The Shadow Captain blanched under the wizard’s gaze. “I found no other sign of a magician there,” he repeated as firmly as he could manage.

“There should have been at least one other magician, a man. You’re sure this Wiz or Sparrow was not a magician?”

“He had not the faintest trace of magic about him,” said the Shadow Captain. He was not about to tell Toth-Set-Ra there had been something strange about that man.

“We shall see,” Toth-Set-Ra said and waved dismissal. “Now return to your ship and await my pleasure.” The Shadow Captain abased himself and backed from the room.
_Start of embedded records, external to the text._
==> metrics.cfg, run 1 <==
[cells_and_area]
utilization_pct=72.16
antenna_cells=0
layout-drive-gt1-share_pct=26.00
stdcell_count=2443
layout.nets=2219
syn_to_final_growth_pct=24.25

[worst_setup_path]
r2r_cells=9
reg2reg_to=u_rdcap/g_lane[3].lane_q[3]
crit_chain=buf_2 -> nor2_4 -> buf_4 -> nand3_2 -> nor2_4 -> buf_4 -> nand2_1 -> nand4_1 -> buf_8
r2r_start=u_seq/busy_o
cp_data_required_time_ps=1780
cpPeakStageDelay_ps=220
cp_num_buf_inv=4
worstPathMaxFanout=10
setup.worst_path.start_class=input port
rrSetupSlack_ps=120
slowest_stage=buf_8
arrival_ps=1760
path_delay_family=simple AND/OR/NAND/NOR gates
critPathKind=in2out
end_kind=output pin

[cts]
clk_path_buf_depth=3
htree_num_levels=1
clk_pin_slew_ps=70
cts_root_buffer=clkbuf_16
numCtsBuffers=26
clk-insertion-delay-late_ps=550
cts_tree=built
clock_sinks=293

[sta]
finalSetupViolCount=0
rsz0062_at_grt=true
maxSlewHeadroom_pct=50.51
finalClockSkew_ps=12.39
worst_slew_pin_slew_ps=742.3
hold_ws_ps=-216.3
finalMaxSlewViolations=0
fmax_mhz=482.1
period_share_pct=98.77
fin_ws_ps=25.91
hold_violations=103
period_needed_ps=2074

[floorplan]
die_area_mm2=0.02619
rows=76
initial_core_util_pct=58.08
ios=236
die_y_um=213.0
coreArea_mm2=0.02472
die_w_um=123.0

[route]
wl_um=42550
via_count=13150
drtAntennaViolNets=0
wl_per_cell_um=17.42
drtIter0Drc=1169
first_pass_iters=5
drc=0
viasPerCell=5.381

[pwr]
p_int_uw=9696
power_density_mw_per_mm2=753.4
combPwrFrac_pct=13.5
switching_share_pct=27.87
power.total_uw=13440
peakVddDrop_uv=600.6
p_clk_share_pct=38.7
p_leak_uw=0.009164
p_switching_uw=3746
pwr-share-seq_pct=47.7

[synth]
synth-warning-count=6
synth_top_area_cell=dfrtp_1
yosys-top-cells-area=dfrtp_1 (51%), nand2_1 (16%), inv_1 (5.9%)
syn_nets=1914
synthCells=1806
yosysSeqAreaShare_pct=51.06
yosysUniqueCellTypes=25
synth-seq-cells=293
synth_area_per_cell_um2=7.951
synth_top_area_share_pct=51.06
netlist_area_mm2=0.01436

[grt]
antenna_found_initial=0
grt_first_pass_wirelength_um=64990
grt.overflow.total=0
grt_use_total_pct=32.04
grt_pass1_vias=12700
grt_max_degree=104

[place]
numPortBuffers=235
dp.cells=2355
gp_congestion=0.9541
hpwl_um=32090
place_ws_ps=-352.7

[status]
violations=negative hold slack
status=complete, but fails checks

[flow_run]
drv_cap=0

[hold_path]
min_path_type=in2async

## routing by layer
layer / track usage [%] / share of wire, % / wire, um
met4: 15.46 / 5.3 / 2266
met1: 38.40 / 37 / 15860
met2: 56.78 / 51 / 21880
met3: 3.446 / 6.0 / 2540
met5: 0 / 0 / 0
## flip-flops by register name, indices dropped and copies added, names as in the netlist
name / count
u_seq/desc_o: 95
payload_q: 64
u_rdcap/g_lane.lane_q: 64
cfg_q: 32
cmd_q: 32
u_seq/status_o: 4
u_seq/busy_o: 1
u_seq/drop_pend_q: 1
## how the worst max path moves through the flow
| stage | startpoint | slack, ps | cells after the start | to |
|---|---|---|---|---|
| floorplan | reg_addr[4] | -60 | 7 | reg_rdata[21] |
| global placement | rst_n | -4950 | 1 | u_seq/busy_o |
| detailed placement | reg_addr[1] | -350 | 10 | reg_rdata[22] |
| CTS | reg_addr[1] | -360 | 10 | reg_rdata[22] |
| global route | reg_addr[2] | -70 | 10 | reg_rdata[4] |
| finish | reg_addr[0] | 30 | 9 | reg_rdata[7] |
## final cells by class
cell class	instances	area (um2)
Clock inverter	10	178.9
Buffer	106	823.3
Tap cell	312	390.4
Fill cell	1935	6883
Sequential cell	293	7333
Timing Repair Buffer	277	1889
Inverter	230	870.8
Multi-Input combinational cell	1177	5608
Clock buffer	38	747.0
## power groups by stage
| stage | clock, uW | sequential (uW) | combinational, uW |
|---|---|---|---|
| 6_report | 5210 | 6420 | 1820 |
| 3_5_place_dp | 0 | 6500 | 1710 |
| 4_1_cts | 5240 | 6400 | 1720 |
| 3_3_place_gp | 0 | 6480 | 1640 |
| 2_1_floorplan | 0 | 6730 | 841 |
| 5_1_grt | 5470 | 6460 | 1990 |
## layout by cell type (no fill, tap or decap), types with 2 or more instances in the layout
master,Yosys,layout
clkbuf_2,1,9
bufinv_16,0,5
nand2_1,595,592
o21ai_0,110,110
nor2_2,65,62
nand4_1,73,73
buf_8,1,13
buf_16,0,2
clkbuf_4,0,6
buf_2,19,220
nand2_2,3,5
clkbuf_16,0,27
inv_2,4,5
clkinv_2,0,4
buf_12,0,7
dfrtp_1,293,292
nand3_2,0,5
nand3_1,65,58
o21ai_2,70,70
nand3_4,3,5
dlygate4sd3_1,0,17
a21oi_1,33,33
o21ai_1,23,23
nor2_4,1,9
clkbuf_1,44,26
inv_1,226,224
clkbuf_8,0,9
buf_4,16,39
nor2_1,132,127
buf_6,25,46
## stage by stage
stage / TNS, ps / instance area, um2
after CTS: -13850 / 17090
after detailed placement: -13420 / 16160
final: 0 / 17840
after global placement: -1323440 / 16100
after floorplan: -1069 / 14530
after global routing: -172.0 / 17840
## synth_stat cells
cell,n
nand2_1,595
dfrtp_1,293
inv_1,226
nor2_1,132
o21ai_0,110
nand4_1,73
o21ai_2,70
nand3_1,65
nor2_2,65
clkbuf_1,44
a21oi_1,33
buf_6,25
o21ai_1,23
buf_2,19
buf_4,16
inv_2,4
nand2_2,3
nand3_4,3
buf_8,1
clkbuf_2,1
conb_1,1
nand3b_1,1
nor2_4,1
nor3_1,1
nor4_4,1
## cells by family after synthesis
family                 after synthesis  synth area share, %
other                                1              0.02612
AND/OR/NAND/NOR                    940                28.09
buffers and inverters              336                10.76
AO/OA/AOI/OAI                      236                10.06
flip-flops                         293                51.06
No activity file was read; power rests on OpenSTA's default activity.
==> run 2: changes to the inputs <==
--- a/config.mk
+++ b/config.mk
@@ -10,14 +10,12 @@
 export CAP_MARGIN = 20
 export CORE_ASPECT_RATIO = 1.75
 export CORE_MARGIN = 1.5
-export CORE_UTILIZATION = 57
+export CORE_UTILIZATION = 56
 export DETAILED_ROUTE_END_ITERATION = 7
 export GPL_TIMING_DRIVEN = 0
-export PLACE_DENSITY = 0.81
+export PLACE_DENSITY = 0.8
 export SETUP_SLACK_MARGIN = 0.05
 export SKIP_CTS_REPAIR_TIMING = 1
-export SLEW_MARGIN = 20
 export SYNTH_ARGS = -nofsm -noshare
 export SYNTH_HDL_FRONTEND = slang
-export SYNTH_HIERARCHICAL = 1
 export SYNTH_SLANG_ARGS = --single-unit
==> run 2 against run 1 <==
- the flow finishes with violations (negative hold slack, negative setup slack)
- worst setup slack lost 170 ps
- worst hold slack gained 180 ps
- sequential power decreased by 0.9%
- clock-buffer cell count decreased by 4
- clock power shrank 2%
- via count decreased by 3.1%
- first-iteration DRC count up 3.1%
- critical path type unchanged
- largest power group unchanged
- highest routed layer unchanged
Toth-Set-Ra watched him go and drummed his fingers on the inlaid table. He was frantically anxious to know what this new prisoner could tell him, but he was skilled enough in the ways of interrogation to know that a day or two of isolation in his dungeons would do much to break her spirit. Question a magician too soon and she was likely to resist to the point of death. First you must shake her, wear away her confidence. Then she would be more pliable to magical assaults and more susceptible to pain.

Tomorrow would be soon enough. Let her lie a while in the dungeons. Then let five or six of the goblins use her. And then, then it would be easy to find out what she knew.

He smiled and his face looked more like a skull than ever. Yes, it would take a little time. But then, he had the time.

###

“(defun replace

variables (demon))”
Wiz muttered, sketching on a clean plank with a bit of charcoal.
“(let((!bindings nil)))”

“Lord.”

“(replace—variables-with-bindings(demon))”

Wiz turned from the spell he was constructing to see Donal standing in the door, near blocking out the light.

“You made me lose my place,” he said accusingly.